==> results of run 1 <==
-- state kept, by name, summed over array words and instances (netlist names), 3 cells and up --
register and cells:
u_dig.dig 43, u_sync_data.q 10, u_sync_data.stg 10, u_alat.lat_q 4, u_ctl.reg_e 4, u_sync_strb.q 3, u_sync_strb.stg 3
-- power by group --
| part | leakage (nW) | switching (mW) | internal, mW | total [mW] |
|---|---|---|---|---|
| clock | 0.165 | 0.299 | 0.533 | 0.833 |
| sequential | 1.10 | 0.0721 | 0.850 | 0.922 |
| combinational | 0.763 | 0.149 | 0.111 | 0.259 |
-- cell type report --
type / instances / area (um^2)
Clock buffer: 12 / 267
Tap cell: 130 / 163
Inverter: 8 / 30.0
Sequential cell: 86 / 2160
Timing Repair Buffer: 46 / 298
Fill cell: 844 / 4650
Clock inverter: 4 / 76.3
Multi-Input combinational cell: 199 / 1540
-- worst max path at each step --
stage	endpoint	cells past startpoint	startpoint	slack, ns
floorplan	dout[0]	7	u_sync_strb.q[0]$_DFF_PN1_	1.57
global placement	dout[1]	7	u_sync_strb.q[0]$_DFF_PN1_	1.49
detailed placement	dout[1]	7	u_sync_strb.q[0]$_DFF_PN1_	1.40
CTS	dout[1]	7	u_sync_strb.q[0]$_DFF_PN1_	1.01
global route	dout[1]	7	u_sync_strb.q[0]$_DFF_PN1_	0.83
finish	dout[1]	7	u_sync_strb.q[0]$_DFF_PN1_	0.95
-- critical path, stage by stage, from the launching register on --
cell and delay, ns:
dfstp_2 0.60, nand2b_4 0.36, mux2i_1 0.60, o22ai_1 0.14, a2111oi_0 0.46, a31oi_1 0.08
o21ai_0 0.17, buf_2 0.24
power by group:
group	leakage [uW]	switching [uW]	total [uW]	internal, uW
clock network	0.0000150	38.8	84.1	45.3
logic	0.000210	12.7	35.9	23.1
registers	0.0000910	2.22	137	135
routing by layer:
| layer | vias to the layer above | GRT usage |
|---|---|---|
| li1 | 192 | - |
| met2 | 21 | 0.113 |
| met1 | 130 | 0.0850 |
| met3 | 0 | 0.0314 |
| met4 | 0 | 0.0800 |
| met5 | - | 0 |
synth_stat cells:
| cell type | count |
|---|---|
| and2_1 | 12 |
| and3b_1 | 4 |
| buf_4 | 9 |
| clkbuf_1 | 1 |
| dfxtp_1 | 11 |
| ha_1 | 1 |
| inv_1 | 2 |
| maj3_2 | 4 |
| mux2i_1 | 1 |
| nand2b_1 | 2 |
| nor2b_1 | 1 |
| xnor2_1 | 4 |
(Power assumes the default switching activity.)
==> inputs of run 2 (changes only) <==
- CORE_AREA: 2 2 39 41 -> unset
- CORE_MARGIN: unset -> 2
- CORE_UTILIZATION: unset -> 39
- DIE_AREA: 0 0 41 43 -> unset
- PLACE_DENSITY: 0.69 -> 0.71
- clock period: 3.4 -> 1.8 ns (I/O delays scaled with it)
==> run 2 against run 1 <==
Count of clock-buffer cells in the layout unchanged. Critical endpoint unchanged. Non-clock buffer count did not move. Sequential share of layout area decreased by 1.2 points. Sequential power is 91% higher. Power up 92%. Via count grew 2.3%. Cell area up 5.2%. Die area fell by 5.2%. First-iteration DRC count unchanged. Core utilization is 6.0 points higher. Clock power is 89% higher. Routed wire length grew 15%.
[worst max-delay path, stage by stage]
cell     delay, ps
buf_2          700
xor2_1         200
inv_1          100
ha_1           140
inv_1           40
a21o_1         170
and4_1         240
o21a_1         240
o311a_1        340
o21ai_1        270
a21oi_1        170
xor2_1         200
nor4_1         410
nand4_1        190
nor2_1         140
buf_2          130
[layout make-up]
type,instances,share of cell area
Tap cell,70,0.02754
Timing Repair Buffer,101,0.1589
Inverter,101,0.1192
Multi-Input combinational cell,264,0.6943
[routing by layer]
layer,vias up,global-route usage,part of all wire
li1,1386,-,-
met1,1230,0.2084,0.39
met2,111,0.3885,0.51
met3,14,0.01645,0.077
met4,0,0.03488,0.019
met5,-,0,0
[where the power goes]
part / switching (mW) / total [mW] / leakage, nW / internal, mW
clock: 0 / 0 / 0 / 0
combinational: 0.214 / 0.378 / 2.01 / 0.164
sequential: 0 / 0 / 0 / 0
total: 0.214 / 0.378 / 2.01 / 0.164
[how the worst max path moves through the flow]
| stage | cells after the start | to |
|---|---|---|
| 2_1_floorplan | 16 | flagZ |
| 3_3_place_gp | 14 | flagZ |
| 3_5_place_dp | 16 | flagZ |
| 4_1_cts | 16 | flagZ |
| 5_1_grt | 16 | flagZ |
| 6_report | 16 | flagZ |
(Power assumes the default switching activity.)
===== src/rtl/otp_prog_pkg.sv =====
package otp_prog_pkg;

    typedef enum logic [4:0] {
        S_IDLE,
        S_ERR,
        S_WAKE,
        S_TRIM,
        S_MSET,
        S_CEON,
        S_PGON,
        S_WAIT,
        S_SETUP,
        S_PULSE,
        S_GAP,
        S_OFF_WE,
        S_OFF_PG,
        S_OFF_CE,
        S_OFF_TM,
        S_OFF_TR,
        S_OFF_SB
    } seq_state_e;

    localparam logic [1:0] TMODE_PROG = 2'b10;
    localparam logic [1:0] TMODE_OFF  = 2'b00;

    typedef struct packed {
        logic       stdby;
        logic       trim;
        logic [1:0] tmode;
        logic       ce;
        logic       prog;
        logic       we;
    } macro_ctl_t;

    // cycles = ceil(ns * mhz / 1000), never below one
    function automatic int ns_to_cyc(input int ns, input int mhz);
        int c;
        c = (ns * mhz + 999) / 1000;
        if (c < 1) c = 1;
        return c;
    endfunction

    function automatic int max_of4(input int a, input int b, input int c, input int d);
        int m;
        m = a;
        if (b > m) m = b;
        if (c > m) m = c;
        if (d > m) m = d;
        return m;
    endfunction

endpackage


===== src/rtl/otp_dly_timer.sv =====
module otp_dly_timer #(
    parameter int TW = 8
) (
    input  logic          clk,
    input  logic          rst,
    input  logic          load,
    input  logic [TW-1:0] load_val,
    output logic          expired
);
    logic [TW-1:0] cnt_q;

    always_ff @(posedge clk) begin
        if (rst) begin
            cnt_q <= '0;
        end else if (load) begin
            cnt_q <= load_val;
        end else if (cnt_q != '0) begin
            cnt_q <= cnt_q - 1'b1;
        end
    end

    assign expired = (cnt_q == '0);
endmodule
File: src/rtl/scrub_pkg.sv
package scrub_pkg;
  typedef enum logic [1:0] {
    ST_IDLE,
    ST_LEAD,
    ST_STROBE,
    ST_TAIL
  } seq_state_e;

  localparam int unsigned MIN_PERIOD_CODE = 3;
endpackage

File: src/rtl/scrub_period_timer.sv
module scrub_period_timer
  import scrub_pkg::*;
#(
  parameter int unsigned TW       = 32,
  parameter int unsigned STEP_CYC = 7,
  parameter int unsigned BASE_CYC = 25,
  parameter int unsigned DEF_CODE = 7
) (
  input  logic       clk_i,
  input  logic       rst_ni,
  input  logic       en_i,
  input  logic [3:0] code_i,
  output logic       tick_o
);
  function automatic logic [TW-1:0] period_of(input logic [3:0] code);
    int unsigned n;
    n = (int'(code) < int'(MIN_PERIOD_CODE)) ? MIN_PERIOD_CODE : int'(code);
    return ((TW'(1) << n) * TW'(STEP_CYC)) + TW'(BASE_CYC);
  endfunction

  localparam logic [TW-1:0] DEF_LOAD = period_of(4'(DEF_CODE)) - TW'(1);

  logic [TW-1:0] cnt_q;

  always_ff @(posedge clk_i or negedge rst_ni) begin
    if (!rst_ni) begin
      cnt_q <= DEF_LOAD;
    end else if (en_i) begin
      if (cnt_q == '0) cnt_q <= period_of(code_i) - TW'(1);  // boundary: new code
      else             cnt_q <= cnt_q - TW'(1);
    end
  end

  assign tick_o = en_i && (cnt_q == '0);
endmodule

File: src/rtl/scrub_master_seq.sv
module scrub_master_seq
  import scrub_pkg::*;
#(
  parameter int unsigned CW       = 7,
  parameter int unsigned STEP_CYC = 7,
  parameter int unsigned LOW_CYC  = 25,
  parameter int unsigned TAIL_CYC = 7
) (
  input  logic       clk_i,
  input  logic       rst_ni,
  input  logic       en_i,
  input  logic       tick_i,
  input  logic [3:0] lead_code_i,
  input  logic       done_i,
  output logic       busy_n_o,
  output logic       scrub_n_o,
  output logic       req_o
);
  seq_state_e    state_q;
  logic [CW-1:0] cnt_q;
  logic          pend_q;
  logic          done_seen_q;
  logic          start;
  logic [CW-1:0] lead_cyc;

  assign start    = en_i && (state_q == ST_IDLE) && (tick_i || pend_q);
  assign lead_cyc = CW'(lead_code_i) * CW'(STEP_CYC);

  // a period that expires mid-scrub is remembered, not dropped
  always_ff @(posedge clk_i or negedge rst_ni) begin
    if (!rst_ni)                           pend_q <= 1'b0;
    else if (!en_i || start)               pend_q <= 1'b0;
    else if (tick_i && state_q != ST_IDLE) pend_q <= 1'b1;
  end

  always_ff @(posedge clk_i or negedge rst_ni) begin
    if (!rst_ni) begin
      state_q     <= ST_IDLE;
      cnt_q       <= '0;
      done_seen_q <= 1'b0;
    end else begin
      unique case (state_q)
        ST_IDLE: begin
          if (start) begin
            done_seen_q <= 1'b0;
            if (lead_cyc == '0) begin
              state_q <= ST_STROBE;
              cnt_q   <= CW'(LOW_CYC - 1);
            end else begin
              state_q <= ST_LEAD;
              cnt_q   <= lead_cyc - CW'(1);
            end
          end
        end
        ST_LEAD: begin
          if (cnt_q == '0) begin
            state_q <= ST_STROBE;
            cnt_q   <= CW'(LOW_CYC - 1);
          end else begin
            cnt_q <= cnt_q - CW'(1);
          end
        end
        ST_STROBE: begin
          if (done_i) done_seen_q <= 1'b1;
          if (cnt_q == '0 && (done_seen_q || done_i)) begin
            state_q <= ST_TAIL;
            cnt_q   <= CW'(TAIL_CYC - 1);
          end else if (cnt_q != '0) begin
            cnt_q <= cnt_q - CW'(1);
          end
        end
        ST_TAIL: begin
          if (cnt_q == '0) state_q <= ST_IDLE;
          else             cnt_q   <= cnt_q - CW'(1);
        end
        default: state_q <= ST_IDLE;
      endcase
    end
  end

  assign busy_n_o  = (state_q == ST_IDLE);
  assign scrub_n_o = (state_q != ST_STROBE);
  assign req_o     = (state_q == ST_STROBE) && !done_seen_q;
endmodule

File: src/rtl/scrub_slave_trig.sv
module scrub_slave_trig (
  input  logic clk_i,
  input  logic rst_ni,
  input  logic en_i,
  input  logic scrub_n_i,
  input  logic done_i,
  output logic req_o,
  output logic low_o
);
  logic s1_q, s2_q, prev_q, pend_q, fall;

  always_ff @(posedge clk_i or negedge rst_ni) begin
    if (!rst_ni) begin
      s1_q   <= 1'b1;
      s2_q   <= 1'b1;
      prev_q <= 1'b1;
    end else begin
      s1_q   <= scrub_n_i;
      s2_q   <= s1_q;
      prev_q <= s2_q;
    end
  end

  assign fall = en_i && prev_q && !s2_q;

  always_ff @(posedge clk_i or negedge rst_ni) begin
    if (!rst_ni)             pend_q <= 1'b0;
    else if (fall)           pend_q <= 1'b1;
    else if (done_i && pend_q) pend_q <= 1'b0;
  end

  assign req_o = pend_q;
  assign low_o = en_i && !s2_q;
endmodule

File: src/rtl/scrub_sched.sv
module scrub_sched #(
  parameter int unsigned CLK_NS     = 8,
  parameter int unsigned AW         = 19,
  parameter int unsigned TW         = 32,
  parameter int unsigned DEF_PERIOD = 7
) (
  input  logic          clk_i,
  input  logic          rst_ni,
  input  logic          slave_mode_i,
  input  logic [3:0]    period_code_i,
  input  logic [3:0]    lead_code_i,
  input  logic          scrub_n_i,
  input  logic          scrub_done_i,
  output logic          scrub_req_o,
  output logic [AW-1:0] scrub_addr_o,
  output logic          busy_n_o,
  output logic          scrub_n_o,
  output logic          host_block_o
);
  localparam int unsigned STEP_CYC = (50 + CLK_NS - 1) / CLK_NS;
  localparam int unsigned LOW_CYC  = (200 + CLK_NS - 1) / CLK_NS;
  localparam int unsigned TAIL_CYC = STEP_CYC;
  localparam int unsigned LEAD_MAX = 15 * STEP_CYC;
  localparam int unsigned CNT_MAX  = (LEAD_MAX > LOW_CYC) ? LEAD_MAX : LOW_CYC;
  localparam int unsigned CW       = $clog2(CNT_MAX + 1);

  logic tick, m_req, s_req, s_low;

  scrub_period_timer #(
    .TW(TW), .STEP_CYC(STEP_CYC), .BASE_CYC(LOW_CYC), .DEF_CODE(DEF_PERIOD)
  ) u_timer (
    .clk_i (clk_i),
    .rst_ni(rst_ni),
    .en_i  (!slave_mode_i),
    .code_i(period_code_i),
    .tick_o(tick)
  );

  scrub_master_seq #(
    .CW(CW), .STEP_CYC(STEP_CYC), .LOW_CYC(LOW_CYC), .TAIL_CYC(TAIL_CYC)
  ) u_seq (
    .clk_i      (clk_i),
    .rst_ni     (rst_ni),
    .en_i       (!slave_mode_i),
    .tick_i     (tick),
    .lead_code_i(lead_code_i),
    .done_i     (scrub_done_i),
    .busy_n_o   (busy_n_o),
    .scrub_n_o  (scrub_n_o),
    .req_o      (m_req)
  );

  scrub_slave_trig u_slave (
    .clk_i    (clk_i),
    .rst_ni   (rst_ni),
    .en_i     (slave_mode_i),
    .scrub_n_i(scrub_n_i),
    .done_i   (scrub_done_i),
    .req_o    (s_req),
    .low_o    (s_low)
  );

  assign scrub_req_o  = m_req || s_req;
  assign host_block_o = !busy_n_o || s_low || s_req;

  always_ff @(posedge clk_i or negedge rst_ni) begin
    if (!rst_ni)                          scrub_addr_o <= '0;
    else if (scrub_done_i && scrub_req_o) scrub_addr_o <= scrub_addr_o + AW'(1);
  end
endmodule

File: config.mk
export PLATFORM = sky130hd
export DESIGN_NAME = scrub_sched
export DESIGN_NICKNAME = d
export VERILOG_FILES = /design/src/rtl/scrub_pkg.sv /design/src/rtl/scrub_period_timer.sv /design/src/rtl/scrub_master_seq.sv /design/src/rtl/scrub_slave_trig.sv /design/src/rtl/scrub_sched.sv
export SDC_FILE = /design/constraint.sdc
export NUM_CORES = 1
export LEC_CHECK = 0
export BUFFER_PORTS_ARGS = -buffer_cell sky130_fd_sc_hd__buf_4
export CORE_UTILIZATION = 62
export CTS_CLUSTER_DIAMETER = 150
export DETAILED_ROUTE_END_ITERATION = 7
export GPL_TIMING_DRIVEN = 0
export PLACE_DENSITY_LB_ADDON = 0.12
export SYNTH_ARGS = -nofsm -noshare
export SYNTH_HDL_FRONTEND = slang
export SYNTH_HIERARCHICAL = 1
export SYNTH_SLANG_ARGS = --single-unit
export TNS_END_PERCENT = 5
File: constraint.sdc
create_clock -name clk_i -period 3.7 [get_ports clk_i]
set_input_delay 0.555 -clock clk_i [delete_from_list [all_inputs] [get_ports clk_i]]
set_output_delay 0.555 -clock clk_i [all_outputs]
set_load 0.02 [all_outputs]
[After elaboration in Yosys (flattened, before gate mapping)]
Index checks and enable logic that the tools add are counted.
Operators by class
  $add $sub $neg: 6
  multipliers: 2
  magnitude comparators: 1
  equality and inequality tests: 11
  shift operators: 1
  mux-type cells: 22
  reductions and logical operators: 33
Operators by type and width (number)
  subtractor 32 x 1 -> 32 bit (second input constant): 2
  two-way mux 7 bit: 6
  adder 32 x 5 -> 32 bit (second input constant): 1
  logical NOT 32 bit: 1
  multiplier 32 x 3 -> 32 bit (second input constant): 1
  two-way mux 32 bit: 1
  << shifter 1 x 32 -> 32 bit (first input constant): 1
  one-hot mux 7 bit (4 select lines): 1
  adder 19 x 1 -> 19 bit (second input constant): 1
  logical NOT 7 bit: 2
  subtractor 7 x 1 -> 7 bit (second input constant): 2
  logical AND 1 bit: 11
  two-way mux 2 bit: 5
  inequality test 2 x 1 -> 1 bit (second input constant): 4
  one-hot mux 2 bit (4 select lines): 1
  nonzero test 2 bit: 4
  multiplier 4 x 3 -> 7 bit (second input constant): 1
  nonzero test 7 bit: 1
  logical OR 1 bit: 6
  two-way mux 1 bit: 6
  inequality test 2 bit (second input constant): 3
  AND reduction 3 bit: 2
  == test 2 bit (second input constant): 2
  logical NOT 1 bit: 4
  other kinds (7): 7
Word-level totals
  bits in registers: 66
  input port bits: 13
  output and inout port bits: 23
  word-level logic and storage cells: 86

[Logic depth before layout (Yosys ltp)]
Gate-level depths: netlist of the first run.
  word-level depth: 7
  mapped depth: 14
  depth with buffers taken out: 13

[Modules after synthesis]
Netlist of the first run, hierarchy kept.
By module, submodules not included
  scrub_period_timer: times used 1, cells an instance 404, area an instance 3319.4 um^2, sequential area each 807.0 um^2
  scrub_master_seq: times used 1, cells an instance 152, area an instance 1271.2 um^2, sequential area each 275.3 um^2
  scrub_sched: times used 1, cells an instance 75, area an instance 890.9 um^2, sequential area each 475.5 um^2
  scrub_slave_trig: times used 1, cells an instance 7, area an instance 130.1 um^2, sequential area each 103.8 um^2

[Worst setup path before layout of the first run]
OpenSTA, ideal clock, no wires.
  path type: input to register
  start: input period_code_i[2]
  end: register u_timer.cnt_q[17]
  library setup time: 128 ps
  arrival time: 3443 ps
  required time: 3572 ps
  path slack: 129 ps
  cell stages on the path: 13
  path buffers: 0
  cells stage by stage: nor2b_1 > nand3_1 > fa_1 > inv_1 > ha_1 > ha_1 > and3_1 > a221oi_1 > o31a_1 > o21bai_1 > a21oi_1 > xor2_1 > o21ai_0
On the way
  word-level cells in the longest chain between the ends: 7
RTL lines
  start: declaration: RTL line scrub_sched.sv:10  | input logic [3:0] period_code_i,
  less-than comparator 4 x 2 -> 1 bit: RTL line scrub_period_timer.sv:17  | n = (int'(code) < int'(MIN_PERIOD_CODE)) ? MIN_PERIOD_CODE : int'(code);
  two-way mux 4 bit (*): RTL line scrub_period_timer.sv:17
  << shifter 1 x 32 -> 32 bit (*): RTL line scrub_period_timer.sv:18  | return ((TW'(1) << n) * TW'(STEP_CYC)) + TW'(BASE_CYC);
  multiplier 32 x 3 -> 32 bit (*): RTL line scrub_period_timer.sv:18
  adder 32 x 5 -> 32 bit (*): RTL line scrub_period_timer.sv:18
  subtractor 32 x 1 -> 32 bit (*): RTL line scrub_period_timer.sv:29  | if (cnt_q == '0) cnt_q <= period_of(code_i) - TW'(1);
  two-way mux 32 bit (*): RTL line scrub_period_timer.sv:29
  end signal: assignment: RTL line scrub_period_timer.sv:29
  end signal: assignment: RTL line scrub_period_timer.sv:30  | else cnt_q <= cnt_q - TW'(1);
  end: declaration: RTL line scrub_period_timer.sv:23  | logic [TW-1:0] cnt_q;
Every way passes the cells marked *; elsewhere a longest branch is shown, timed or not.
A chain may end at the register's enable or synchronous reset.

[Worst setup path in the final report of the first run]
Same ends and word-level chain as after synthesis.

==> reports/results.txt, run 1 <==
Endpoints failing setup: 0
Clk pwr share: 21.9%
Reg2Reg Depth: 10
Largest area contributor in the netlist: dfrtp_1
Fin. Hold Viols: 0
WL met1: 5320 um
Slew Viols, Final: 0
Clk_skew: 14.7 ps
Post-synthesis sequential area ratio: 29.6%
CTS tree: done
Largest net degree at the start of global routing: 67
Met2 WL: 5870 um
Clk slew on worst S/H paths: 80 ps
Seq pwr share: 34.5%
Vias in the first global route: 4757
Die width: 97.1 um
Yosys top cell area share: 25.9%
Max cap viols: 0
GP Congestion: 0.938
Hold_buf cts: 0
Reg-to-Reg Start: u_timer/cnt_q[21]$_DFFE_PN0P_
Met3 routed WL: 592 um
Critical path's most frequent cell: ha_1
Fmax: 0.284 GHz
Worst flop-to-flop path endpoint: u_seq/cnt_q[4]$_DFFE_PN0P_
Flop and latch count out of synthesis: 66
RSZ-0062 raised after global routing: false
Post-synth EDFFs: 0
Avg Inst Size Synth: 8.80 um^2
Post-route insts no fill: 808
Nets: 778
Worst path slowest cell: fa_1
Antenna diodes: 0
Maximum VDD drop: 326 uV
Final wirelength: 12000 um
Ranking of synthesized cells by area: dfrtp_1, ha_1, fa_1, xnor2_1, inv_1
FF-to-FF setup slack: 580 ps
Logic pwr share: 43.7%
Antenna viol nets, final: 0
Nature of the critical path endpoint: flop
Status: finished, final reports clean
Min-Delay Path Class: in2async
Post-route DRC violation count: 0
Cell area after synthesis: 5610 um^2
Dpl hpwl: 9040 um
DRT Pass-1 Iters: 5
Core area: 8720 um^2
Clock tree buffer depth: 2
Post-route setup TNS: 0 ps
First-pass GRT wire length: 21100 um
Vias: 4807
DP Cell Count: 792
CP cell instances: buf_4, nor2b_2, nand3_1, fa_1, inv_1, ha_1, ha_1, and3_1, a221oi_2, o31a_1, o21bai_1, a21oi_1, xor2_1, o21ai_0
CP arrival: 3750 ps
Min Tclk post-route: 3530 ps
Clk Latency, worst-skew pair: 350 ps
Crit-path max cell delay: 570 ps
Die Span Y: 97.1 um
Setup Buffers After CTS: 0
Max layer used: met4
Port Buffers: 35
Crit Path Category: in2reg
P&R area growth vs syn: 12.0%
Hold slack: 281 ps
Share of post-route cells with drive strength above 1: 12.3%
CP max FO: 8
Internal cell power: 1.85 mW
Drt wl/cell: 14.8 um
Starting Density: 64.3%
Root Driver: clkbuf_8
Tightest Pin Transition: 837 ps
H-Tree Depth: 3
Most frequent cell after synthesis: inv_1
FFs w/ async S/R, synth: 100%
# rows: 34
Switching pwr: 1.31 mW
Leak: 3.15 nW
Worst EP required: 3920 ps
Post-synth top cells: inv_1, dfrtp_1, nand2_1
CTS Buf Count: 9
Syn Inst Count: 638
Pwr per Cell Area: 503 nW/um^2
Sw frac: 41.4%
YS warnings: 6
# IOs: 36
Die ar.: 9440 um^2
Tcrit/Tclk final: 95.3%
GRT Total Usage: 27.1%
Slew HR: 44.2%
CP Launch Type: input port
Initial antenna violation count: 0
Post-synth cell types: 69
Most used DFF post-synth: dfrtp_1
Clock sink count: 66
Initial detailed-routing violation count: 263
Total gr overflow: 0
Drt via density: 5.95
[how the worst max path moves through the flow]
stage / startpoint / endpoint / slack, ps / depth (start not counted)
6_report: period_code_i[2] / u_timer/cnt_q[17]$_DFFE_PN0P_ / 170 / 14
5_1_grt: period_code_i[2] / u_timer/cnt_q[12]$_DFFE_PN0P_ / 30 / 14
4_1_cts: period_code_i[2] / u_timer/cnt_q[17]$_DFFE_PN0P_ / 50 / 14
3_5_place_dp: period_code_i[2] / u_timer/cnt_q[17]$_DFFE_PN0P_ / -470 / 14
3_3_place_gp: period_code_i[2] / u_timer/cnt_q[17]$_DFFE_PN0P_ / -460 / 14
2_1_floorplan: period_code_i[2] / u_timer/cnt_q[17]$_DFFE_PN0P_ / 130 / 13
[power by group through the flow]
stage / combinational, mW / clock [mW] / sequential [mW]
finish: 1.38 / 0.691 / 1.09
global route: 1.53 / 0.732 / 1.12
CTS: 1.37 / 0.706 / 1.09
detailed placement: 1.36 / 0 / 1.10
global placement: 1.31 / 0 / 1.08
floorplan: 0.999 / 0 / 1.09
[flip-flops by register name (all words and copies together), names as in the netlist]
register / count
u_slave/prev_q: 1
u_slave/s1_q: 1
u_seq/cnt_q: 7
u_seq/pend_q: 1
u_seq/state_q: 2
u_seq/done_seen_q: 1
scrub_addr_o: 19
u_timer/cnt_q: 32
u_slave/s2_q: 1
u_slave/req_o: 1
[per-layer routing]
layer	global-route usage, %	vias to the layer above
met1	34.7	2296
met5	0	-
met4	9.76	0
met2	45.9	144
met3	5.11	24
li1	-	2343
[kinds of logic (layout without fill, tap and decap cells)]
| kind of cell | Yosys count | in the layout | synth area share (%) |
|---|---|---|---|
| buf+inv | 77 | 128 | 5.31 |
| compound gates | 142 | 142 | 16.6 |
| fa+ha+maj | 70 | 70 | 18.1 |
| other cells | 2 | 13 | 0.134 |
| mux | 4 | 4 | 0.758 |
| xor+xnor | 45 | 45 | 7.02 |
| flops | 66 | 66 | 29.6 |
| simple gates | 232 | 232 | 22.4 |
[what timing repair did]
| item | in CTS | in global routing |
|---|---|---|
| resized for setup | 1 | 1 |
| endpoints found under the setup margin | 4 | 6 |
| pin swaps | 0 | 0 |
[layout make-up]
| class | instances | area [um^2] |
|---|---|---|
| multi-input cells | 506 | 3700 |
| well taps | 108 | 135 |
| clock inverters | 7 | 100 |
| plain buffers | 18 | 76.3 |
| fillers | 680 | 2440 |
| repair buffers | 35 | 263 |
| inverters | 59 | 221 |
| clock buffers | 9 | 124 |
| flip-flops and latches | 66 | 1660 |
[worst max-delay path: cells and delay by family]
family          cells  cell delay, ps
compound gates      5             980
xor+xnor            1             190
fa+ha+maj           3            1170
buf+inv             2             160
simple gates        3             670
[per-stage QoR]
step                      setup slack (ps)  area (um^2)  utilization [%]  power [mW]
after floorplan                        129         5650                -        2.09
after global placement                -462         6050             69.4        2.39
after detailed placement              -474         6050             69.4        2.46
after CTS                             51.2         6280             72.0        3.16
after global routing                  30.4         6280             72.1        3.38
final                                  173         6280             72.1        3.16
[cells in the final DEF, fill, tap and decap left out, drive strengths merged, types with 12 or more instances in the layout]
cell type	Yosys	routed
buf	3	38
nand4	13	13
nand3	25	25
nand2	58	58
xor2	16	16
nor3	25	25
dfrtp	58	58
clkbuf	15	24
nor4	12	12
xnor2	29	29
o21ai	40	40
conb	2	13
inv	59	61
a21oi	43	43
ha	51	51
nor2	46	46
fa	19	19
No activity file was read; power rests on OpenSTA's default activity.
==> run 2, diff against run 1 <==
- ABC_AREA: not set -> 1
- CORE_UTILIZATION: 62 -> 63
==> run 2 against run 1 <==
Sequential power fell by 11%. Critical endpoint is now u_timer/cnt_q[19]$_DFFE_PN0P_. Worst hold slack improved by 25 ps. Critical path depth rose by 5. Register-to-register slack improved by 720 ps. Sequential share of layout area fell by 3.5 points. Global-route usage fell by 0.55 points. Cell count rose by 42%. Area after synthesis rose by 17%. Wire length rose by 13%. Clock skew fell by 4.3 ps. Combinational power fell by 41%. Via count rose by 20%.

### Task item
In the listing above, find the line with "total: 0.214 / 0.378 / 2.01 / 0.164" and the line with "6_report | 16 | flagZ |"; output exactly those lines and all lines between them.

### Answer section
total: 0.214 / 0.378 / 2.01 / 0.164
[how the worst max path moves through the flow]
| stage | cells after the start | to |
|---|---|---|
| 2_1_floorplan | 16 | flagZ |
| 3_3_place_gp | 14 | flagZ |
| 3_5_place_dp | 16 | flagZ |
| 4_1_cts | 16 | flagZ |
| 5_1_grt | 16 | flagZ |
| 6_report | 16 | flagZ |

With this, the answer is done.